◆ **PROVIDED RECORDS**:

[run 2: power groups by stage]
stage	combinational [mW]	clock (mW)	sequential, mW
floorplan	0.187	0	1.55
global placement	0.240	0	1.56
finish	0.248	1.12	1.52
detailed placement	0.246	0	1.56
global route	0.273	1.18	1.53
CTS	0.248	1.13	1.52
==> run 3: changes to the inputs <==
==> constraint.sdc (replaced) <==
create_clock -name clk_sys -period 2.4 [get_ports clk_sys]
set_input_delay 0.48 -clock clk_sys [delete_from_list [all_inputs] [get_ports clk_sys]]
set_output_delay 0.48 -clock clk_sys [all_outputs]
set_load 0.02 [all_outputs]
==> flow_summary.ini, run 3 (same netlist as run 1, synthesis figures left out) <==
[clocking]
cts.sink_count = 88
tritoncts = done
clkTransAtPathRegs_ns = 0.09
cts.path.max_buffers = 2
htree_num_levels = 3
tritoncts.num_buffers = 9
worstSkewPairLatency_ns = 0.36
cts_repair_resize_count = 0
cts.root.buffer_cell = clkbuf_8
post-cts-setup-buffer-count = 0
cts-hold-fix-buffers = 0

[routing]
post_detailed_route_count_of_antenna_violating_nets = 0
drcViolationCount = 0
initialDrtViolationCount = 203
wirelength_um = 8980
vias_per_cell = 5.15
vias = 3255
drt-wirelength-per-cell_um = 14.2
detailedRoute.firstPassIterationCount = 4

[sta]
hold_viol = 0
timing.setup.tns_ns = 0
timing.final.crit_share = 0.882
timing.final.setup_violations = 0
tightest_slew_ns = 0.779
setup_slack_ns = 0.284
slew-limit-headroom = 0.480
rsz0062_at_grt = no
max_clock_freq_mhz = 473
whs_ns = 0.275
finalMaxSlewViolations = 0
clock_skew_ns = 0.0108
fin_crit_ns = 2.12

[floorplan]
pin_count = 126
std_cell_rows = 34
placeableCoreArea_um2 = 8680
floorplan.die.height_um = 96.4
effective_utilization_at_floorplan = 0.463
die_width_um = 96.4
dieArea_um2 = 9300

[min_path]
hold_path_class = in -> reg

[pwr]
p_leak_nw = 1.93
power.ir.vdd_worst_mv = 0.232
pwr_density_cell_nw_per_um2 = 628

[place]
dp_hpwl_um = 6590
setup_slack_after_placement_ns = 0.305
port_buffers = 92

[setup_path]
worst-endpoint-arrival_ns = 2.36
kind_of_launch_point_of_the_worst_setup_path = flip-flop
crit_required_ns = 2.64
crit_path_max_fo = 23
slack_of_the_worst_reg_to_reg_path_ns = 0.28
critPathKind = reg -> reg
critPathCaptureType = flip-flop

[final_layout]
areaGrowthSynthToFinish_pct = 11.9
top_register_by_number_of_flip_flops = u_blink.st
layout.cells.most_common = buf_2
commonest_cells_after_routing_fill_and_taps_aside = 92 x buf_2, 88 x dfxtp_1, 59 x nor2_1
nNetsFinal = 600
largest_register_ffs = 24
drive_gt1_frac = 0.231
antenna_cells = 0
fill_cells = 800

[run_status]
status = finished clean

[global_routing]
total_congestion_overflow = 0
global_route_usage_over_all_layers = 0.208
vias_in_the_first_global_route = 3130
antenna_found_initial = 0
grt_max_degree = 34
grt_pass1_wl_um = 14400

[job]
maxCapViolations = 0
[src/hdl/lsmon_top.sv]
// Purpose: Channel loss-of-signal monitor with Wishbone status and interrupts.
// Assumes: Classic Wishbone, one-cycle registered ack, inputs synchronous to clk_i.
// Notes: The analog comparators and the E3 detector sit outside this block.
//
// Design decisions made here: register access over Wishbone and the placing of the registers.

`timescale 1ns/1ps
`default_nettype none

module lsmon_top
  import lsmon_pkg::*;
(
  input wire logic clk_i,
  input wire logic rst_i,
  input wire logic wb_cyc_i,
  input wire logic wb_stb_i,
  input wire logic wb_we_i,
  input wire logic [LSMON_AW-1:0] wb_adr_i,
  input wire logic [3:0] wb_sel_i,
  input wire logic [LSMON_DW-1:0] wb_dat_i,
  output logic [LSMON_DW-1:0] wb_dat_o,
  output logic wb_ack_o,
  input wire logic rx_bit_strobe_i,
  input wire logic rx_pulse_i,
  input wire logic amp_below_decl_i,
  input wire logic amp_above_clr_i,
  input wire logic e3_los_i,
  output logic los_o,
  output logic irq_o
);

  function automatic logic addr_is(input logic [LSMON_AW-1:0] adr, input logic [7:0] off);
    addr_is = (adr == off);
  endfunction : addr_is

  logic [1:0] ctrl_mode;
  logic [7:0] int_en;
  logic [7:0] int_stat;
  logic [7:0] prev_stat;
  logic ana_los;
  logic dig_los;

  // Bus decode.
  wire bus_req = wb_cyc_i && wb_stb_i;
  wire new_req = bus_req && !wb_ack_o;
  wire wr_now = bus_req && wb_ack_o && wb_we_i && wb_sel_i[0];
  wire sel_status = addr_is(wb_adr_i, LSMON_OFF_STATUS);
  wire sel_int_stat = addr_is(wb_adr_i, LSMON_OFF_INT_STAT);
  wire sel_int_clr = addr_is(wb_adr_i, LSMON_OFF_INT_CLR);
  wire sel_int_en = addr_is(wb_adr_i, LSMON_OFF_INT_EN);
  wire sel_ctrl = addr_is(wb_adr_i, LSMON_OFF_CTRL);
  wire wr_int_clr = wr_now && sel_int_clr;
  wire wr_int_en = wr_now && sel_int_en;
  wire wr_ctrl = wr_now && sel_ctrl;

  // Mode decode.
  wire mode_e3 = (ctrl_mode == LSMON_MODE_E3);
  wire mode_tdm = (ctrl_mode == LSMON_MODE_DS3) || (ctrl_mode == LSMON_MODE_STS1);

  // Digital detector runs only in DS3 or STS-1 mode.
  lsmon_dlos u_dlos (
    .clk_i(clk_i),
    .rst_i(rst_i),
    .enable_i(mode_tdm),
    .bit_strobe_i(rx_bit_strobe_i),
    .pulse_i(rx_pulse_i),
    .los_o(dig_los)
  );

  // Analog hysteresis: declare below one threshold, clear above the other; held clear outside DS3 and STS-1 mode.
  always_ff @(posedge clk_i) begin
    if (rst_i || !mode_tdm) begin
      ana_los <= 1'b0;
    end else if (amp_below_decl_i) begin
      ana_los <= 1'b1;
    end else if (amp_above_clr_i) begin
      ana_los <= 1'b0;
    end
  end

  // Combined loss state.
  wire next_los = mode_e3 ? e3_los_i : (dig_los | ana_los);

  always_ff @(posedge clk_i) begin
    if (rst_i) begin
      los_o <= 1'b0;
    end else begin
      los_o <= next_los;
    end
  end

  // Status word; only hardware state drives it, so writes to its address cannot alter it.
  wire [7:0] stat_word = {2'b00, dig_los, ana_los, 1'b0, 1'b0, los_o, 1'b0};

  // Control and interrupt enable registers.
  always_ff @(posedge clk_i) begin
    if (rst_i) begin
      ctrl_mode <= LSMON_CTRL_RESET;
      int_en <= LSMON_INT_EN_RESET;
    end else begin
      if (wr_ctrl) begin
        ctrl_mode <= wb_dat_i[1:0];
      end
      if (wr_int_en) begin
        int_en <= wb_dat_i[7:0] & LSMON_EVT_MASK;
      end
    end
  end

  always_ff @(posedge clk_i) begin
    if (rst_i) begin
      prev_stat <= 8'h00;
    end else begin
      prev_stat <= stat_word;
    end
  end

  // Any change of a detector or combined bit is an event.
  wire [7:0] evt = (stat_word ^ prev_stat) & LSMON_EVT_MASK;
  wire [7:0] clr_mask = wr_int_clr ? wb_dat_i[7:0] : 8'h00;

  // Sticky interrupt bits; a new event wins over a simultaneous clear.
  wire [7:0] next_int_stat;
  genvar gi;
  generate
    for (gi = 0; gi < 8; gi = gi + 1) begin : g_int
      if (LSMON_EVT_MASK[gi]) begin : g_live
        assign next_int_stat[gi] = evt[gi] | (int_stat[gi] & ~clr_mask[gi]);
      end else begin : g_zero
        assign next_int_stat[gi] = 1'b0;
      end
    end
  endgenerate

  always_ff @(posedge clk_i) begin
    if (rst_i) begin
      int_stat <= 8'h00;
    end else begin
      int_stat <= next_int_stat;
    end
  end

  always_ff @(posedge clk_i) begin
    if (rst_i) begin
      irq_o <= 1'b0;
    end else begin
      irq_o <= |(int_stat & int_en);
    end
  end

  // Read mux; unmapped and write-only addresses read as zero.
  wire [7:0] rd_byte =
    sel_status ? stat_word :
    sel_int_stat ? int_stat :
    sel_int_en ? int_en :
    sel_ctrl ? {6'h00, ctrl_mode} :
    8'h00;

  always_ff @(posedge clk_i) begin
    if (rst_i) begin
      wb_ack_o <= 1'b0;
      wb_dat_o <= 32'h0000_0000;
    end else begin
      wb_ack_o <= new_req;
      if (new_req) begin
        wb_dat_o <= {24'h00_0000, rd_byte};
      end
    end
  end
endmodule : lsmon_top

`default_nettype wire

[src/hdl/lsmon_dlos.sv]
// Purpose: Digital loss detector counting pulseless bits and pulse density.
// Assumes: bit_strobe_i pulses once per recovered bit period.
// Notes: Density is measured over fixed windows that restart on declaration.

`timescale 1ns/1ps
`default_nettype none

module lsmon_dlos
  import lsmon_pkg::*;
(
  input wire logic clk_i,
  input wire logic rst_i,
  input wire logic enable_i,
  input wire logic bit_strobe_i,
  input wire logic pulse_i,
  output logic los_o
);

  logic [7:0] run_cnt;
  logic [6:0] win_cnt;
  logic [6:0] pls_cnt;

  wire hit_run = bit_strobe_i && !pulse_i && (run_cnt == LSMON_LOS_RUN - 8'd1);
  wire win_end = bit_strobe_i && (win_cnt == LSMON_WIN_BITS - 7'd1);
  wire [6:0] pls_total = pls_cnt + {6'h00, pulse_i};
  wire dense = win_end && (pls_total >= LSMON_DENS_MIN);

  always_ff @(posedge clk_i) begin
    if (rst_i || !enable_i) begin
      run_cnt <= 8'h00;
    end else if (bit_strobe_i) begin
      if (pulse_i) begin
        run_cnt <= 8'h00;
      end else if (run_cnt != LSMON_LOS_RUN) begin
        run_cnt <= run_cnt + 8'd1;
      end
    end
  end

  // The window restarts on declaration so clearing uses only later bits.
  always_ff @(posedge clk_i) begin
    if (rst_i || !enable_i || hit_run || win_end) begin
      win_cnt <= 7'h00;
      pls_cnt <= 7'h00;
    end else if (bit_strobe_i) begin
      win_cnt <= win_cnt + 7'd1;
      pls_cnt <= pls_total;
    end
  end

  always_ff @(posedge clk_i) begin
    if (rst_i || !enable_i) begin
      los_o <= 1'b0;
    end else if (hit_run) begin
      los_o <= 1'b1;
    end else if (dense) begin
      los_o <= 1'b0;
    end
  end
endmodule : lsmon_dlos

`default_nettype wire
## src/scd_pkg.sv

```systemverilog
// package: register map, field layout and timing constants for settle and divider logic
package scd_pkg;
  localparam logic [7:0]  SCD_ADDR_CH2_SETTLE = 8'h12;
  localparam logic [7:0]  SCD_ADDR_CH3_SETTLE = 8'h13;
  localparam logic [7:0]  SCD_ADDR_CH0_DIV    = 8'h14;
  localparam logic [7:0]  SCD_ADDR_CH1_DIV    = 8'h15;
  localparam logic [15:0] SCD_SETTLE_RESET    = 16'h0000;
  localparam logic [15:0] SCD_DIV_RESET       = 16'h0000;
  localparam int          SCD_REF_DIV_LSB     = 0;
  localparam int          SCD_REF_DIV_W       = 10;
  localparam int          SCD_RSVD_LSB        = 10;
  localparam int          SCD_IN_DIV_LSB      = 12;
  localparam int          SCD_IN_DIV_W        = 4;
  localparam logic [19:0] SCD_SETTLE_MIN_PER  = 20'h00020;
  localparam int          SCD_SETTLE_MULT_SH  = 4;
  localparam logic [15:0] SCD_SETTLE_SHORT_MAX = 16'h0001;
endpackage

```

## src/scd_divider.sv

```systemverilog
// module: programmable divider producing a one-cycle tick every div input events
`timescale 1ns/10ps
module scd_divider #(
  parameter int W = 10
) (
  input  wire logic         clk_i,
  input  wire logic         reset_i,
  input  wire logic         event_i,
  input  wire logic [W-1:0] div_i,
  output logic              tick_o
);
  logic [W-1:0] cnt;
  logic [W-1:0] next_cnt;
  logic         next_tick;

  // a divide of zero is reserved; it is treated as one so the tick never stalls
  always_comb begin
    next_cnt  = cnt;
    next_tick = 1'b0;
    if (event_i) begin
      if (cnt + W'(1) >= div_i) begin
        next_cnt  = '0;
        next_tick = 1'b1;
      end else begin
        next_cnt = cnt + W'(1);
      end
    end
  end

  always_ff @(posedge clk_i or posedge reset_i) begin
    if (reset_i) begin
      cnt    <= '0;
      tick_o <= 1'b0;
    end else begin
      cnt    <= next_cnt;
      tick_o <= next_tick;
    end
  end
endmodule

```

## src/scd_settle_div.sv

```systemverilog
// module: per-channel settle timers and reference/input clock dividers
//
// Behaviour
// - a settle interval runs on a channel before its conversion, length from its settle count.
// - counts 0 and 1 give 32 reference periods, larger counts give sixteen times the count.
// - if settle is still running when conversion starts, an amplitude error pulses if enabled.
// - each settle count is a 16-bit read-write field that resets to zero.
// - each reference tick is the master clock divided by its 10-bit reference divider.
// - the sensor input is divided by the 4-bit input divider in bits 15:12.
// - channel 2 and 3 settle registers sit at 0x12 and 0x13 on the four-channel variant.
`timescale 1ns/10ps
module scd_settle_div
  import scd_pkg::*;
(
  input  wire logic        clk_i,
  input  wire logic        reset_i,
  input  wire logic [7:0]  reg_addr_i,
  input  wire logic [15:0] reg_wdata_i,
  input  wire logic        reg_wr_i,
  output logic [15:0]      reg_rdata_o,
  input  wire logic [1:0]  settle_start_i,
  input  wire logic [1:0]  conv_start_i,
  input  wire logic        amp_err_en_i,
  input  wire logic [1:0]  sensor_edge_i,
  output logic [1:0]       ref_tick_o,
  output logic [1:0]       input_tick_o,
  output logic [1:0]       settle_done_o,
  output logic [1:0]       amp_err_o
);
  // channels 2,3 settle; channels 0,1 dividers
  typedef enum logic [2:0] {
    SCD_IDLE   = 3'b001,
    SCD_SETTLE = 3'b010,
    SCD_DONE   = 3'b100
  } scd_state_t;

  function automatic logic [19:0] settle_periods(input logic [15:0] cnt);
    if (cnt <= SCD_SETTLE_SHORT_MAX) begin
      settle_periods = SCD_SETTLE_MIN_PER;
    end else begin
      settle_periods = {4'h0, cnt} << SCD_SETTLE_MULT_SH;
    end
  endfunction

  // ----------------------------------------
  // registers
  // ----------------------------------------
  logic [15:0] channel2_settle_count;
  logic [15:0] channel3_settle_count;
  logic [15:0] channel0_clock_division;
  logic [15:0] channel1_clock_division;
  logic [15:0] next_s2, next_s3, next_d0, next_d1, next_rdata;

  always_comb begin
    next_s2 = channel2_settle_count;
    next_s3 = channel3_settle_count;
    next_d0 = channel0_clock_division;
    next_d1 = channel1_clock_division;
    if (reg_wr_i) begin
      case (reg_addr_i)
        SCD_ADDR_CH2_SETTLE: next_s2 = reg_wdata_i;
        SCD_ADDR_CH3_SETTLE: next_s3 = reg_wdata_i;
        SCD_ADDR_CH0_DIV:    next_d0 = reg_wdata_i;
        SCD_ADDR_CH1_DIV:    next_d1 = reg_wdata_i;
        default:             next_s2 = channel2_settle_count;
      endcase
    end
    case (reg_addr_i)
      SCD_ADDR_CH2_SETTLE: next_rdata = channel2_settle_count;
      SCD_ADDR_CH3_SETTLE: next_rdata = channel3_settle_count;
      SCD_ADDR_CH0_DIV:    next_rdata = channel0_clock_division;
      SCD_ADDR_CH1_DIV:    next_rdata = channel1_clock_division;
      default:             next_rdata = 16'h0000;
    endcase
  end

  always_ff @(posedge clk_i or posedge reset_i) begin
    if (reset_i) begin
      channel2_settle_count   <= SCD_SETTLE_RESET;
      channel3_settle_count   <= SCD_SETTLE_RESET;
      channel0_clock_division <= SCD_DIV_RESET;
      channel1_clock_division <= SCD_DIV_RESET;
      reg_rdata_o             <= 16'h0000;
    end else begin
      channel2_settle_count   <= next_s2;
      channel3_settle_count   <= next_s3;
      channel0_clock_division <= next_d0;
      channel1_clock_division <= next_d1;
      reg_rdata_o             <= next_rdata;
    end
  end

  // ----------------------------------------
  // dividers
  // ----------------------------------------
  logic [SCD_REF_DIV_W-1:0] channel0_reference_div, channel1_reference_div;
  logic [SCD_IN_DIV_W-1:0]  channel0_sensor_input_div, channel1_sensor_input_div;
  assign channel0_reference_div    = channel0_clock_division[SCD_REF_DIV_LSB +: SCD_REF_DIV_W];
  assign channel1_reference_div    = channel1_clock_division[SCD_REF_DIV_LSB +: SCD_REF_DIV_W];
  assign channel0_sensor_input_div = channel0_clock_division[SCD_IN_DIV_LSB +: SCD_IN_DIV_W];
  assign channel1_sensor_input_div = channel1_clock_division[SCD_IN_DIV_LSB +: SCD_IN_DIV_W];

  scd_divider #(.W(SCD_REF_DIV_W)) u_ref0 (
    .clk_i   (clk_i),
    .reset_i (reset_i),
    .event_i (1'b1),
    .div_i   (channel0_reference_div),
    .tick_o  (ref_tick_o[0])
  );
  scd_divider #(.W(SCD_REF_DIV_W)) u_ref1 (
    .clk_i   (clk_i),
    .reset_i (reset_i),
    .event_i (1'b1),
    .div_i   (channel1_reference_div),
    .tick_o  (ref_tick_o[1])
  );
  scd_divider #(.W(SCD_IN_DIV_W)) u_in0 (
    .clk_i   (clk_i),
    .reset_i (reset_i),
    .event_i (sensor_edge_i[0]),
    .div_i   (channel0_sensor_input_div),
    .tick_o  (input_tick_o[0])
  );
  scd_divider #(.W(SCD_IN_DIV_W)) u_in1 (
    .clk_i   (clk_i),
    .reset_i (reset_i),
    .event_i (sensor_edge_i[1]),
    .div_i   (channel1_sensor_input_div),
    .tick_o  (input_tick_o[1])
  );

  // ----------------------------------------
  // settle timers (channels 2 and 3)
  // ----------------------------------------
  // no ref dividers for 2,3 here; they borrow channel 0/1 reference ticks
  scd_state_t  state [2];
  scd_state_t  next_state [2];
  logic [19:0] remain [2];
  logic [19:0] next_remain [2];
  logic [1:0]  next_done, next_err;

  always_comb begin
    for (int c = 0; c < 2; c++) begin
      next_state[c]  = state[c];
      next_remain[c] = remain[c];
      next_done[c]   = 1'b0;
      next_err[c]    = 1'b0;
      case (state[c])
        SCD_IDLE: begin
          if (settle_start_i[c]) begin
            next_state[c]  = SCD_SETTLE;
            next_remain[c] = settle_periods(c == 0 ? channel2_settle_count
                                                   : channel3_settle_count);
          end
        end
        SCD_SETTLE: begin
          if (conv_start_i[c]) begin
            next_state[c] = SCD_IDLE;
            next_err[c]   = amp_err_en_i;
          end else if (ref_tick_o[c]) begin
            next_remain[c] = remain[c] - 20'h00001;
            if (remain[c] == 20'h00001) begin
              next_state[c] = SCD_DONE;
              next_done[c]  = 1'b1;
            end
          end
        end
        SCD_DONE: begin
          if (conv_start_i[c]) begin
            next_state[c] = SCD_IDLE;
          end
        end
        default: next_state[c] = SCD_IDLE;
      endcase
    end
  end

  always_ff @(posedge clk_i or posedge reset_i) begin
    if (reset_i) begin
      state[0]      <= SCD_IDLE;
      state[1]      <= SCD_IDLE;
      remain[0]     <= 20'h00000;
      remain[1]     <= 20'h00000;
      settle_done_o <= 2'h0;
      amp_err_o     <= 2'h0;
    end else begin
      state[0]      <= next_state[0];
      state[1]      <= next_state[1];
      remain[0]     <= next_remain[0];
      remain[1]     <= next_remain[1];
      settle_done_o <= next_done;
      amp_err_o     <= next_err;
    end
  end
endmodule

```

◆ **EXERCISE DIRECTIONS**: Send back exactly the lines of the listing above starting at the one with "hold_path_class = in -> reg" and ending at the one with "crit_path_max_fo = 23", inclusive, and no others.

◆ **SOLUTION TO THIS PROBLEM**:
hold_path_class = in -> reg

[pwr]
p_leak_nw = 1.93
power.ir.vdd_worst_mv = 0.232
pwr_density_cell_nw_per_um2 = 628

[place]
dp_hpwl_um = 6590
setup_slack_after_placement_ns = 0.305
port_buffers = 92

[setup_path]
worst-endpoint-arrival_ns = 2.36
kind_of_launch_point_of_the_worst_setup_path = flip-flop
crit_required_ns = 2.64
crit_path_max_fo = 23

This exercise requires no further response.